OPERABILITY any operation inside the design envelope that would cause a shutdown that could possible lead to a violation of environmental, health or safety regulations or negatively impact profitability.


HAZOP Process
The HAZOP focuses on specific portions of the process called “nodes”. Generally these are identified from the P&ID of the process. A process parameter is identified, say flow, and an intention is created for the node under consideration.

Then a series of guidewords is combined with the parameter “flow” to create deviations. For Example, the guideword “no” is combined with the parameter flow to give the deviation “no flow”. Then focus is on listing all the credible causes of a “no flow” deviation beginning with the cause that can result in the worst possible consequence one can think of.

Once the causes are recorded, a list is made of the consequences, safeguards and any recommendations deemed appropriate. The process is repeated for the next deviation and so on until completion of the node.

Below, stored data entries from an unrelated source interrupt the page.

$ cat src/rtl/div_if.sv
// Handshake bundle between execute and the divider.
// Execute drives the request side; the divider returns result_o/ready_o.
interface div_if;
    logic        signed_div_i;
    logic [31:0] opdata1_i;
    logic [31:0] opdata2_i;
    logic        start_i;
    logic        annul_i;
    logic [63:0] result_o;
    logic        ready_o;

    modport master (output signed_div_i, opdata1_i, opdata2_i, start_i, annul_i,
                    input  result_o, ready_o);
    modport slave  (input  signed_div_i, opdata1_i, opdata2_i, start_i, annul_i,
                    output result_o, ready_o);
endinterface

Guidewords, Selection of Parameters and Deviations
The HAZOP process creates deviations from the process design intent by combining guide words (no, more, less, etc) with process parameters resulting in a possible deviation from design intent.



SPECIFIC PARAMETERS
These include Flow, Pressure, Temperature, Level, Time, Agitation, Reaction, Start-Up/Shut-Down, Draining/Venting, Utility Failure(instrument air, power), Maintenance, Vibrations etc.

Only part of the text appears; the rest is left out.